叠氮化钠中毒临床及神经电生理特点

Clinical and nerve electrophysiological features of sodium azide poisoning

目的 探讨叠氮化钠中毒的临床及神经电生理特点。方法 回顾性分析11例叠氮化钠中毒患者的临床资料。结果 本组中,以肢体麻木为首发症状4例,以乏力为首发症状3例,行走不稳2例,头晕、恶心2例。主要临床表现为肢体麻木8例,乏力6例,行走不稳4例,头晕、恶心3例,声弱2例,复视2例,四肢肌力减退7例,肌张力减低3例,腱反射减弱3例,皮肤针刺觉减退3例。电生理主要表现为运动神经传导速度（MCV）减慢、远端潜伏期（DML）延长和波幅（AMP）减低、感觉神经传导速度（SCV）减慢和AMP减低;脑干听觉诱发电位（BAEP）、视觉诱发电位（VEP）及躯体感觉诱发电位（SEP）潜伏期（Lat）及波间期延长,AMP减低。与治疗前比较,治疗后正中神经、尺神经、腓深神经的MCV、AMP、DML,正中神经、尺神经、腓浅神经及腓肠神经的SCV、AMP,SEP的AMP的异常率差异无统计学意义（均P〉0.05）。与治疗前比较,治疗后BAEP、VEP、SEP的Lat,BAEPⅢ-Ⅴ波间期及BAEP、VEP的AMP的异常率差异有统计学意义（P〈0.05~0.01）。结论 叠氮化钠中毒主要表现为肢体麻木、乏力、行走不稳、头晕、复视,电生理检查主要表现为MCV减慢、远端DML延长和AMP减低及SCV减慢和AMP减低;诱发电位Lat及波间期延长,AMP减低。

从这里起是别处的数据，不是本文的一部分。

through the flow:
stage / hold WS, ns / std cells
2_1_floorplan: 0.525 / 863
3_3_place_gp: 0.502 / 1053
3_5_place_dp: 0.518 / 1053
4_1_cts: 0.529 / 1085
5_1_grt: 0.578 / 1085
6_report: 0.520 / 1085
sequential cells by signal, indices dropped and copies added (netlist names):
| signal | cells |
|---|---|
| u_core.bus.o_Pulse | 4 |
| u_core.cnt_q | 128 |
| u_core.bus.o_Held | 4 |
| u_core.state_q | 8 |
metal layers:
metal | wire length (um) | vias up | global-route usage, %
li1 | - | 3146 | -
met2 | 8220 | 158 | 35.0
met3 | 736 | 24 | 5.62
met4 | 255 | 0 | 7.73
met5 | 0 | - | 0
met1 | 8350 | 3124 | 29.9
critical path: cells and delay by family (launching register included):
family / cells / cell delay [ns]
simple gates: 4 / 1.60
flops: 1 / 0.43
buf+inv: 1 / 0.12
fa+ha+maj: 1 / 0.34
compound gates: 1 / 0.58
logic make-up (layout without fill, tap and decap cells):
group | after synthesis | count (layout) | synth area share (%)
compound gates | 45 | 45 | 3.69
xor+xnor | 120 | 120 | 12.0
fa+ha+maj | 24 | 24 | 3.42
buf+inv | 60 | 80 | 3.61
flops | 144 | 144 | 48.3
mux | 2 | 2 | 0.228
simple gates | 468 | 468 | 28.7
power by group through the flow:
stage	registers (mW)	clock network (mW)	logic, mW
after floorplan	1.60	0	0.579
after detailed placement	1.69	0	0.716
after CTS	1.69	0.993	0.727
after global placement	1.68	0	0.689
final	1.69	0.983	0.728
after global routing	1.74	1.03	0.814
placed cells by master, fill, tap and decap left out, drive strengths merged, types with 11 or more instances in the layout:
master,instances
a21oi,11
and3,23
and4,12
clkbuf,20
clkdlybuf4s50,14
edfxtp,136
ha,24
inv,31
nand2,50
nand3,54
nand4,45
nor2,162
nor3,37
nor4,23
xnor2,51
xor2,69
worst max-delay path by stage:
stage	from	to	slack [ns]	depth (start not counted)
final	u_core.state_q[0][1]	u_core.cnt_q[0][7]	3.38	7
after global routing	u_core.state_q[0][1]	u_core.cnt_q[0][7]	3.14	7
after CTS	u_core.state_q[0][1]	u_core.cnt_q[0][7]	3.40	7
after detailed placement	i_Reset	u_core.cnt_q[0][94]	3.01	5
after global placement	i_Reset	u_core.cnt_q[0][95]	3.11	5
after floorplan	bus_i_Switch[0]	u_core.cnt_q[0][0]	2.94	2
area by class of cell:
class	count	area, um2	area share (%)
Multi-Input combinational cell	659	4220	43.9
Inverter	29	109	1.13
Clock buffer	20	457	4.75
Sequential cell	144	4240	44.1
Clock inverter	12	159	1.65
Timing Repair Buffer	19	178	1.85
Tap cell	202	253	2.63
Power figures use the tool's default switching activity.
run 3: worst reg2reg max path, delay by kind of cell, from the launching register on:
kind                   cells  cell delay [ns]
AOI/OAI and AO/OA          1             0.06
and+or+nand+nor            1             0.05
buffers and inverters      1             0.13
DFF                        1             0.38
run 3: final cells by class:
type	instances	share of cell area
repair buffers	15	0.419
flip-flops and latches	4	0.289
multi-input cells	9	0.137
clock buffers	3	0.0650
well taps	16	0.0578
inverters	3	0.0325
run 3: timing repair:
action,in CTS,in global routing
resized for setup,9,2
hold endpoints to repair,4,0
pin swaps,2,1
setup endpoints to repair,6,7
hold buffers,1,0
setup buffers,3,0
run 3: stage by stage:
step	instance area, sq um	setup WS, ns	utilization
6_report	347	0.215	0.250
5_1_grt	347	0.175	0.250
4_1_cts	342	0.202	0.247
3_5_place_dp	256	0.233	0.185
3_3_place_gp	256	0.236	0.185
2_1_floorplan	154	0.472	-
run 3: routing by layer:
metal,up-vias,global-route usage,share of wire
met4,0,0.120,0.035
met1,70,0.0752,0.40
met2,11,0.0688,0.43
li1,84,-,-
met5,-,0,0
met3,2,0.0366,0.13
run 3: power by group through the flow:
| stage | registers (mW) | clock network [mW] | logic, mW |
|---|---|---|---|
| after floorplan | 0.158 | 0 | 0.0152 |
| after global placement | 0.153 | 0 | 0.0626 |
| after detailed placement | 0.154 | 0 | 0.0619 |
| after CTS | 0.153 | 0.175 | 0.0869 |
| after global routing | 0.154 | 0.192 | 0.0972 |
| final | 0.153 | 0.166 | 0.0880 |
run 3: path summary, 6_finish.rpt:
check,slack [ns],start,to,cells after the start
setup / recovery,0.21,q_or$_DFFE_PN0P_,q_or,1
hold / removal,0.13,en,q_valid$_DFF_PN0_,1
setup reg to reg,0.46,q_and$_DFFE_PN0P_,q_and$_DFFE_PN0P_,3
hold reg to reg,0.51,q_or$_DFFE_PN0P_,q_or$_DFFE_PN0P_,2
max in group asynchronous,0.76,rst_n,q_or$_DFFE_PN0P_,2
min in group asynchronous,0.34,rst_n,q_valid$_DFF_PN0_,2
**src/rtl/sound_mixer_ng_if.sv**
```systemverilog
// Sample stream, result and register-port signals of sound_mixer_ng.
// master = sound sources / CPU side, slave = the mixer.
interface sound_mixer_ng_if #(
  parameter int unsigned CHANNELS   = 4,
  parameter int unsigned IN_WIDTH   = 16,
  parameter int unsigned OUT_WIDTH  = 16,
  parameter int unsigned GAIN_WIDTH = 8
);
  logic                         SAMPLE_EN;
  logic [CHANNELS*IN_WIDTH-1:0] IN_DATA;
  logic                         REG_WR;
  logic [3:0]                   REG_ADDR;
  logic [GAIN_WIDTH-1:0]        REG_WDATA;
  logic [GAIN_WIDTH-1:0]        REG_RDATA;
  logic [OUT_WIDTH-1:0]         OUT_DATA;
  logic                         OUT_VALID;
  logic                         BUSY;
  logic                         CLIP;
  logic                         OVERRUN;

  modport master (
    output SAMPLE_EN, IN_DATA, REG_WR, REG_ADDR, REG_WDATA,
    input  REG_RDATA, OUT_DATA, OUT_VALID, BUSY, CLIP, OVERRUN
  );

  modport slave (
    input  SAMPLE_EN, IN_DATA, REG_WR, REG_ADDR, REG_WDATA,
    output REG_RDATA, OUT_DATA, OUT_VALID, BUSY, CLIP, OVERRUN
  );
endinterface

```
**src/rtl/sound_mixer_ng.sv**
```systemverilog
// Time-multiplexed MAC mixer: run-time gains, saturation to OUT_WIDTH, sticky CLIP/OVERRUN.
// Define SOUND_MIXER_NG_FADE_EN to make effective gains step by 1 toward their targets per sample.
module sound_mixer_ng #(
  parameter int unsigned CHANNELS   = 4,
  parameter int unsigned IN_WIDTH   = 16,
  parameter int unsigned OUT_WIDTH  = 16,
  parameter int unsigned GAIN_WIDTH = 8,
  parameter int unsigned GAIN_RESET = 128
) (
  input logic             CLK,
  input logic             RESET_n,
  sound_mixer_ng_if.slave bus
);

  localparam int unsigned ACC_W  = IN_WIDTH + GAIN_WIDTH + $clog2(CHANNELS) + 1;
  localparam int unsigned PROD_W = IN_WIDTH + GAIN_WIDTH + 1;
  localparam logic [GAIN_WIDTH-1:0] GAIN_INIT   = GAIN_WIDTH'(GAIN_RESET);
  localparam logic [3:0]            LAST_CH     = 4'(CHANNELS - 1);
  localparam logic [3:0]            STATUS_ADDR = 4'd15;
  localparam logic signed [ACC_W-1:0] OUT_MAX = {{(ACC_W-OUT_WIDTH+1){1'b0}}, {(OUT_WIDTH-1){1'b1}}};
  localparam logic signed [ACC_W-1:0] OUT_MIN = {{(ACC_W-OUT_WIDTH+1){1'b1}}, {(OUT_WIDTH-1){1'b0}}};

  typedef enum logic [1:0] {IDLE, ACCUM, SCALE} state_t;

  state_t                       state, state_next;
  logic                         busy;
  logic [GAIN_WIDTH-1:0]        gain_reg  [CHANNELS];
  logic [GAIN_WIDTH-1:0]        gain_src  [CHANNELS];
  logic signed [IN_WIDTH-1:0]   snap_in   [CHANNELS];
  logic [GAIN_WIDTH-1:0]        snap_gain [CHANNELS];
  logic signed [ACC_W-1:0]      acc;
  logic [3:0]                   ch;
  logic signed [IN_WIDTH-1:0]   cur_in;
  logic [GAIN_WIDTH-1:0]        cur_gain;
  logic signed [PROD_W-1:0]     prod;
  logic signed [ACC_W-1:0]      shifted;
  logic [OUT_WIDTH-1:0]         sat;
  logic                         sat_hit;
  logic [OUT_WIDTH-1:0]         out_data;
  logic                         out_valid;
  logic                         clip, overrun;
  logic                         accept, status_wr;

  assign accept    = (state == IDLE) && bus.SAMPLE_EN;
  assign status_wr = bus.REG_WR && (bus.REG_ADDR == STATUS_ADDR);

`ifdef SOUND_MIXER_NG_FADE_EN
  logic [GAIN_WIDTH-1:0] gain_eff [CHANNELS];

  // The stepped value is what gets snapshotted, so the step lands before the mix.
  always_comb begin
    for (int unsigned i = 0; i < CHANNELS; i++) begin
      gain_src[i] = gain_eff[i];
      if (gain_eff[i] < gain_reg[i])      gain_src[i] = gain_eff[i] + 1'b1;
      else if (gain_eff[i] > gain_reg[i]) gain_src[i] = gain_eff[i] - 1'b1;
    end
  end

  always_ff @(posedge CLK or negedge RESET_n) begin
    if (!RESET_n) begin
      for (int unsigned i = 0; i < CHANNELS; i++) gain_eff[i] <= GAIN_INIT;
    end else if (accept) begin
      for (int unsigned i = 0; i < CHANNELS; i++) gain_eff[i] <= gain_src[i];
    end
  end
`else
  always_comb begin
    for (int unsigned i = 0; i < CHANNELS; i++) gain_src[i] = gain_reg[i];
  end
`endif

  always_ff @(posedge CLK or negedge RESET_n) begin
    if (!RESET_n) state <= IDLE;
    else          state <= state_next;
  end

  always_comb begin
    state_next = state;
    busy       = 1'b1;
    unique case (state)
      IDLE: begin
        busy = 1'b0;
        if (bus.SAMPLE_EN) state_next = ACCUM;
      end
      ACCUM:   if (ch == LAST_CH) state_next = SCALE;
      SCALE:   state_next = IDLE;
      default: state_next = IDLE;
    endcase
  end

  always_comb begin
    cur_in   = '0;
    cur_gain = '0;
    for (int unsigned i = 0; i < CHANNELS; i++) begin
      if (ch == 4'(i)) begin
        cur_in   = snap_in[i];
        cur_gain = snap_gain[i];
      end
    end
  end

  assign prod = cur_in * $signed({1'b0, cur_gain});

  always_comb begin
    shifted = acc >>> (GAIN_WIDTH - 1);
    sat     = shifted[OUT_WIDTH-1:0];
    sat_hit = 1'b0;
    if (shifted > OUT_MAX) begin
      sat     = {1'b0, {(OUT_WIDTH-1){1'b1}}};
      sat_hit = 1'b1;
    end else if (shifted < OUT_MIN) begin
      sat     = {1'b1, {(OUT_WIDTH-1){1'b0}}};
      sat_hit = 1'b1;
    end
  end

  always_ff @(posedge CLK or negedge RESET_n) begin
    if (!RESET_n) begin
      acc       <= '0;
      ch        <= '0;
      out_data  <= '0;
      out_valid <= 1'b0;
      for (int unsigned i = 0; i < CHANNELS; i++) begin
        snap_in[i]   <= '0;
        snap_gain[i] <= '0;
      end
    end else begin
      out_valid <= 1'b0;
      unique case (state)
        IDLE: if (bus.SAMPLE_EN) begin
          acc <= '0;
          ch  <= '0;
          for (int unsigned i = 0; i < CHANNELS; i++) begin
            snap_in[i]   <= bus.IN_DATA[i*IN_WIDTH +: IN_WIDTH];
            snap_gain[i] <= gain_src[i];
          end
        end
        ACCUM: begin
          acc <= acc + ACC_W'(prod);
          ch  <= ch + 4'd1;
        end
        SCALE: begin
          out_data  <= sat;
          out_valid <= 1'b1;
        end
        default: ;
      endcase
    end
  end

  // Set events are applied after clears so a coincident set wins.
  always_ff @(posedge CLK or negedge RESET_n) begin
    if (!RESET_n) begin
      for (int unsigned i = 0; i < CHANNELS; i++) gain_reg[i] <= GAIN_INIT;
      clip    <= 1'b0;
      overrun <= 1'b0;
    end else begin
      if (bus.REG_WR) begin
        for (int unsigned i = 0; i < CHANNELS; i++) begin
          if (bus.REG_ADDR == 4'(i)) gain_reg[i] <= bus.REG_WDATA;
        end
      end
      if (status_wr && bus.REG_WDATA[0]) clip    <= 1'b0;
      if (status_wr && bus.REG_WDATA[1]) overrun <= 1'b0;
      if (state == SCALE && sat_hit)     clip    <= 1'b1;
      if (bus.SAMPLE_EN && busy)         overrun <= 1'b1;
    end
  end

  always_comb begin
    bus.REG_RDATA = '0;
    if (bus.REG_ADDR == STATUS_ADDR) begin
      bus.REG_RDATA = GAIN_WIDTH'({overrun, clip});
    end else begin
      for (int unsigned i = 0; i < CHANNELS; i++) begin
        if (bus.REG_ADDR == 4'(i)) bus.REG_RDATA = gain_reg[i];
      end
    end
  end

  assign bus.OUT_DATA  = out_data;
  assign bus.OUT_VALID = out_valid;
  assign bus.BUSY      = busy;
  assign bus.CLIP      = clip;
  assign bus.OVERRUN   = overrun;

endmodule

```
**src/flat_wrapper.sv**
```systemverilog
// flat-port wrapper written by rule: the top's interface ports become plain ports
module sound_mixer_ng_flat 
#(
  parameter int unsigned CHANNELS   = 4,
  parameter int unsigned IN_WIDTH   = 16,
  parameter int unsigned OUT_WIDTH  = 16,
  parameter int unsigned GAIN_WIDTH = 8,
  parameter int unsigned GAIN_RESET = 128
)
  (CLK, RESET_n, bus_SAMPLE_EN, bus_IN_DATA, bus_REG_WR, bus_REG_ADDR, bus_REG_WDATA, bus_REG_RDATA, bus_OUT_DATA, bus_OUT_VALID, bus_BUSY, bus_CLIP, bus_OVERRUN);
  sound_mixer_ng_if #(.CHANNELS(CHANNELS), .IN_WIDTH(IN_WIDTH), .OUT_WIDTH(OUT_WIDTH), .GAIN_WIDTH(GAIN_WIDTH)) bus_i ();
  input logic CLK;
  input logic RESET_n;
  input wire logic [$bits(bus_i.SAMPLE_EN)-1:0] bus_SAMPLE_EN;
  input wire logic [$bits(bus_i.IN_DATA)-1:0] bus_IN_DATA;
  input wire logic [$bits(bus_i.REG_WR)-1:0] bus_REG_WR;
  input wire logic [$bits(bus_i.REG_ADDR)-1:0] bus_REG_ADDR;
  input wire logic [$bits(bus_i.REG_WDATA)-1:0] bus_REG_WDATA;
  output wire logic [$bits(bus_i.REG_RDATA)-1:0] bus_REG_RDATA;
  output wire logic [$bits(bus_i.OUT_DATA)-1:0] bus_OUT_DATA;
  output wire logic [$bits(bus_i.OUT_VALID)-1:0] bus_OUT_VALID;
  output wire logic [$bits(bus_i.BUSY)-1:0] bus_BUSY;
  output wire logic [$bits(bus_i.CLIP)-1:0] bus_CLIP;
  output wire logic [$bits(bus_i.OVERRUN)-1:0] bus_OVERRUN;
  assign bus_i.SAMPLE_EN = bus_SAMPLE_EN;
  assign bus_i.IN_DATA = bus_IN_DATA;
  assign bus_i.REG_WR = bus_REG_WR;
  assign bus_i.REG_ADDR = bus_REG_ADDR;
  assign bus_i.REG_WDATA = bus_REG_WDATA;
  assign bus_REG_RDATA = bus_i.REG_RDATA;
  assign bus_OUT_DATA = bus_i.OUT_DATA;
  assign bus_OUT_VALID = bus_i.OUT_VALID;
  assign bus_BUSY = bus_i.BUSY;
  assign bus_CLIP = bus_i.CLIP;
  assign bus_OVERRUN = bus_i.OVERRUN;
  sound_mixer_ng #(.CHANNELS(CHANNELS), .IN_WIDTH(IN_WIDTH), .OUT_WIDTH(OUT_WIDTH), .GAIN_WIDTH(GAIN_WIDTH), .GAIN_RESET(GAIN_RESET)) u_core (.CLK(CLK), .RESET_n(RESET_n), .bus(bus_i));
endmodule
```
==> config.mk <==
export PLATFORM = sky130hd
export DESIGN_NAME = hdmi_rx_unpack
export DESIGN_NICKNAME = d
export VERILOG_FILES = /design/src/rtl/hdmi_rx_unpack.sv
export SDC_FILE = /design/constraint.sdc
export NUM_CORES = 1
export LEC_CHECK = 0
export BUFFER_PORTS_ARGS = -buffer_cell sky130_fd_sc_hd__buf_2
export CAP_MARGIN = 0
export CORE_MARGIN = 8
export CORE_UTILIZATION = 55
export CTS_CLUSTER_SIZE = 40
export DETAILED_ROUTE_END_ITERATION = 6
export PLACE_DENSITY = 0.85
export SYNTH_ARGS = -nofsm -noshare
export SYNTH_HDL_FRONTEND = slang
export SYNTH_SLANG_ARGS = --single-unit
==> constraint.sdc <==
create_clock -name tx_clk -period 5.6 [get_ports tx_clk]
set_input_delay 0.56 -clock tx_clk [delete_from_list [all_inputs] [get_ports tx_clk]]
set_output_delay 0.56 -clock tx_clk [all_outputs]
set_load 0.02 [all_outputs]
==> src/rtl/hdmi_rx_unpack.sv <==
// GT RX video unpacker: recovers byte alignment from the comma, decodes framing control
// words and emits a frame-sync pulse plus a line-gated 32-bit pixel-pair stream.
module hdmi_rx_unpack #(
    parameter int unsigned LOCK_CNT   = 16,
    parameter int unsigned UNLOCK_CNT = 4,
    parameter logic [7:0]  K_CHAR     = 8'hBC
) (
    input  logic        rst,
    input  logic        tx_clk,
    input  logic [31:0] gt_rx_data,
    input  logic [3:0]  gt_rx_ctrl,
    input  logic [15:0] expected_width,
    output logic        vout_vs,
    output logic        vout_de,
    output logic [31:0] vout_data,
    output logic [15:0] line_cnt,
    output logic        locked,
    output logic [1:0]  lane,
    output logic        len_err,
    output logic        proto_err
);
    // Output stream: vout_de qualifies vout_data for exactly one cycle per word; there is
    // no backpressure, the downstream FIFO must accept every word presented with vout_de=1.

    localparam int CW = $clog2(LOCK_CNT + 1);
    localparam int UW = $clog2(UNLOCK_CNT + 1);

    localparam logic [23:0] C_SYNC0  = 24'hFF0000;
    localparam logic [23:0] C_SYNC1  = 24'hFF0001;
    localparam logic [23:0] C_LSTART = 24'hFF0002;
    localparam logic [23:0] C_LEND   = 24'hFF0003;
    localparam logic [23:0] C_IDLE_A = 24'hFF5555;
    localparam logic [23:0] C_IDLE_B = 24'hFFAAAA;

    typedef enum logic {
        S_UNLOCKED,
        S_LOCKED
    } lock_state_t;

    typedef enum logic [1:0] {
        P_IDLE,
        P_SYNC_SEEN,
        P_LINE
    } parse_state_t;

    lock_state_t  lock_state;
    parse_state_t parse_state;

    logic [31:0] rx_d1, rx_d2;
    logic [3:0]  ctrl_d1, ctrl_d2;

    logic [CW-1:0] comma_cnt;
    logic [CW-1:0] comma_next;
    logic [1:0]    cand_lane;
    logic [UW-1:0] bad_cnt;
    logic [15:0]   word_cnt;

    logic        raw_onehot;
    logic [1:0]  raw_lane;
    logic [7:0]  raw_kbyte;
    logic        raw_comma;
    logic        raw_bad;

    logic [31:0] a_word;
    logic [3:0]  a_ctrl;
    logic        a_is_data;
    logic        a_is_k;
    logic        is_sync0, is_sync1, is_lstart, is_lend, is_idle;
    logic        a_known;
    logic        a_bad;
    logic        lock_drop;
    logic [15:0] req_words;
    logic [15:0] word_cnt_inc;

    always_ff @(posedge tx_clk or posedge rst) begin
        if (rst) begin
            rx_d1   <= '0;
            rx_d2   <= '0;
            ctrl_d1 <= '0;
            ctrl_d2 <= '0;
        end else begin
            rx_d1   <= gt_rx_data;
            rx_d2   <= rx_d1;
            ctrl_d1 <= gt_rx_ctrl;
            ctrl_d2 <= ctrl_d1;
        end
    end

    // Comma search runs on the raw GT word so lock can be found in any byte lane.
    always_comb begin
        raw_onehot = 1'b1;
        raw_lane   = 2'd0;
        raw_kbyte  = gt_rx_data[7:0];
        case (gt_rx_ctrl)
            4'b0001: begin raw_lane = 2'd0; raw_kbyte = gt_rx_data[7:0];   end
            4'b0010: begin raw_lane = 2'd1; raw_kbyte = gt_rx_data[15:8];  end
            4'b0100: begin raw_lane = 2'd2; raw_kbyte = gt_rx_data[23:16]; end
            4'b1000: begin raw_lane = 2'd3; raw_kbyte = gt_rx_data[31:24]; end
            default: raw_onehot = 1'b0;
        endcase
        raw_comma = raw_onehot && (raw_kbyte == K_CHAR);
        raw_bad   = (gt_rx_ctrl != 4'b0000) && !raw_comma;
    end

    always_comb begin
        if ((cand_lane == raw_lane) && (comma_cnt != '0)) begin
            comma_next = comma_cnt + 1'b1;
        end else begin
            comma_next = CW'(1);
        end
    end

    // The aligned word straddles the two delayed words: low bytes come from the older one.
    always_comb begin
        a_word = rx_d2;
        a_ctrl = ctrl_d2;
        case (lane)
            2'd1: begin
                a_word = {rx_d1[7:0], rx_d2[31:8]};
                a_ctrl = {ctrl_d1[0], ctrl_d2[3:1]};
            end
            2'd2: begin
                a_word = {rx_d1[15:0], rx_d2[31:16]};
                a_ctrl = {ctrl_d1[1:0], ctrl_d2[3:2]};
            end
            2'd3: begin
                a_word = {rx_d1[23:0], rx_d2[31:24]};
                a_ctrl = {ctrl_d1[2:0], ctrl_d2[3]};
            end
            default: ;
        endcase
    end

    always_comb begin
        a_is_data = (a_ctrl == 4'b0000);
        a_is_k    = (a_ctrl == 4'b0001) && (a_word[7:0] == K_CHAR);
        is_sync0  = a_is_k && (a_word[31:8] == C_SYNC0);
        is_sync1  = a_is_k && (a_word[31:8] == C_SYNC1);
        is_lstart = a_is_k && (a_word[31:8] == C_LSTART);
        is_lend   = a_is_k && (a_word[31:8] == C_LEND);
        is_idle   = a_is_k && ((a_word[31:8] == C_IDLE_A) || (a_word[31:8] == C_IDLE_B));
        a_known   = is_sync0 || is_sync1 || is_lstart || is_lend || is_idle;
        a_bad     = !a_is_data && !a_known;
        lock_drop = (lock_state == S_LOCKED) && a_bad && (bad_cnt == UW'(UNLOCK_CNT - 1));
    end

    assign req_words    = expected_width >> 1;
    assign word_cnt_inc = (word_cnt == 16'hFFFF) ? word_cnt : word_cnt + 16'd1;

    always_ff @(posedge tx_clk or posedge rst) begin
        if (rst) begin
            lock_state <= S_UNLOCKED;
            comma_cnt  <= '0;
            cand_lane  <= 2'd0;
            bad_cnt    <= '0;
            lane       <= 2'd0;
            locked     <= 1'b0;
        end else begin
            case (lock_state)
                S_UNLOCKED: begin
                    if (raw_comma) begin
                        cand_lane <= raw_lane;
                        if (comma_next == CW'(LOCK_CNT)) begin
                            lock_state <= S_LOCKED;
                            lane       <= raw_lane;
                            locked     <= 1'b1;
                            comma_cnt  <= '0;
                            bad_cnt    <= '0;
                        end else begin
                            comma_cnt <= comma_next;
                        end
                    end else if (raw_bad) begin
                        comma_cnt <= '0;
                    end
                end
                S_LOCKED: begin
                    if (lock_drop) begin
                        lock_state <= S_UNLOCKED;
                        locked     <= 1'b0;
                        comma_cnt  <= '0;
                        bad_cnt    <= '0;
                    end else if (a_bad) begin
                        bad_cnt <= bad_cnt + 1'b1;
                    end else if (a_known) begin
                        bad_cnt <= '0;
                    end
                end
                default: lock_state <= S_UNLOCKED;
            endcase
        end
    end

    always_ff @(posedge tx_clk or posedge rst) begin
        if (rst) begin
            parse_state <= P_IDLE;
            word_cnt    <= '0;
            line_cnt    <= '0;
            vout_vs     <= 1'b0;
            vout_de     <= 1'b0;
            vout_data   <= '0;
            len_err     <= 1'b0;
            proto_err   <= 1'b0;
        end else begin
            vout_vs   <= 1'b0;
            vout_de   <= 1'b0;
            len_err   <= 1'b0;
            proto_err <= 1'b0;
            if (lock_state != S_LOCKED) begin
                parse_state <= P_IDLE;
            end else begin
                case (parse_state)
                    P_IDLE: begin
                        if (is_sync0) begin
                            parse_state <= P_SYNC_SEEN;
                        end else if (is_lstart) begin
                            parse_state <= P_LINE;
                            word_cnt    <= '0;
                        end else if (!is_idle) begin
                            proto_err <= 1'b1;
                        end
                    end
                    P_SYNC_SEEN: begin
                        if (is_sync1) begin
                            vout_vs     <= 1'b1;
                            line_cnt    <= '0;
                            parse_state <= P_IDLE;
                        end else begin
                            // Broken sync pair: flag it, then treat this word as if seen in IDLE.
                            proto_err <= 1'b1;
                            if (is_sync0) begin
                                parse_state <= P_SYNC_SEEN;
                            end else if (is_lstart) begin
                                parse_state <= P_LINE;
                                word_cnt    <= '0;
                            end else begin
                                parse_state <= P_IDLE;
                            end
                        end
                    end
                    P_LINE: begin
                        if (a_is_data) begin
                            vout_de   <= 1'b1;
                            vout_data <= a_word;
                            word_cnt  <= word_cnt_inc;
                        end else if (is_lend) begin
                            parse_state <= P_IDLE;
                            line_cnt    <= line_cnt + 16'd1;
                            len_err     <= (word_cnt != req_words);
                        end else if (is_sync0) begin
                            proto_err   <= 1'b1;
                            parse_state <= P_SYNC_SEEN;
                        end else begin
                            proto_err   <= 1'b1;
                            parse_state <= P_IDLE;
                        end
                    end
                    default: parse_state <= P_IDLE;
                endcase
                if (lock_drop) begin
                    parse_state <= P_IDLE;
                    if (parse_state == P_LINE) begin
                        proto_err <= 1'b1;
                    end
                end
            end
        end
    end

endmodule
<file path="config.mk">
export PLATFORM = sky130hd
export DESIGN_NAME = f1_reaction_timer
export DESIGN_NICKNAME = d
export VERILOG_FILES = /design/src/rtl/f1_reaction_timer.sv
export SDC_FILE = /design/constraint.sdc
export NUM_CORES = 1
export LEC_CHECK = 0
export ABC_AREA = 1
export BUFFER_PORTS_ARGS = -buffer_cell sky130_fd_sc_hd__buf_2
export CAP_MARGIN = 0
export CORE_ASPECT_RATIO = 1.2
export CORE_MARGIN = 2
export CORE_UTILIZATION = 55
export CTS_BUF_LIST = sky130_fd_sc_hd__clkbuf_4
export DETAILED_ROUTE_END_ITERATION = 7
export GPL_TIMING_DRIVEN = 0
export PLACE_DENSITY = 0.73
export SETUP_SLACK_MARGIN = 0.5
export SKIP_CTS_REPAIR_TIMING = 1
export SYNTH_ARGS = -nofsm -noshare
export SYNTH_HDL_FRONTEND = slang
export SYNTH_SLANG_ARGS = --single-unit
</file>
<file path="constraint.sdc">
create_clock -name clk -period 2.25 [get_ports clk]
set_input_delay 0.45 -clock clk [delete_from_list [all_inputs] [get_ports clk]]
set_output_delay 0.45 -clock clk [all_outputs]
set_load 0.01 [all_outputs]
</file>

Objective To observe the clinical and nerve electrophysiological features of sodium azide poisonin. Method The clinical data of 11 patients with sodium azide poisonin were analyzed retrospectively. Results In this group, the first symptoms was numbness in 4 cases, weakness in 3 cases, walking instability in 2 cases, dizziness and nausea in 2 cases. The major clinical manifestations were numbness in 8 cases, weakness in 6 cases, walking instability in 4 cases, dizziness and nausea in 3 cases, leptophonia in 2 cases, diplopia in 2 cases, limb muscle strength loss in 7 cases, reducing muscle tension in 3 cases, weakened tendon reflex in 3 cases, skin needle drops in 3 cases. Electrophysiological examination showed motor nerve conduction velocity （MCV） was slower, distal latency （DML） and amplitude （AMP） were reduced; the sensory nerve conduction velocity （SCV） was slower, and AMP was reduced. The latency （Lat） and wave interval of brainstem auditory evoked potential （BAEP） and visual evoked potential （VEP）, somatosensory evoked potentials （SEP） were prolonged, and AMP was reduced. Compared with pre-treatment, the abnormal rates of MCV, AMP, DML of median nerve, ulnar nerve, deep peroneal nerve and SCV, AMP of median nerve, ulnar nerve, superficial peroneal nerve, sural nerve and AMP of SEP after treatment had no statistically significant （ all P 〉 0. 05 ）. Compared with pre-treatment, the abnormal rates of Lat of BAEP, VEP, SEP and Ⅲ-Ⅴ of BAEP and AMP of BAEP, VEP had no statistically significant （P 〈 0. 05 - 0.01 ）. Conclusions The major clinical symptoms of sodium azide poisoning are numbness, weakness, unstable walking, dizziness, diplopia. Electrophysiological examination showed MCV is slower, DML and AMP are reduced; SCV is slower, and AMP is reduced. The Lat and wave interval of evoked potential are prolonged, and AMP is reduced.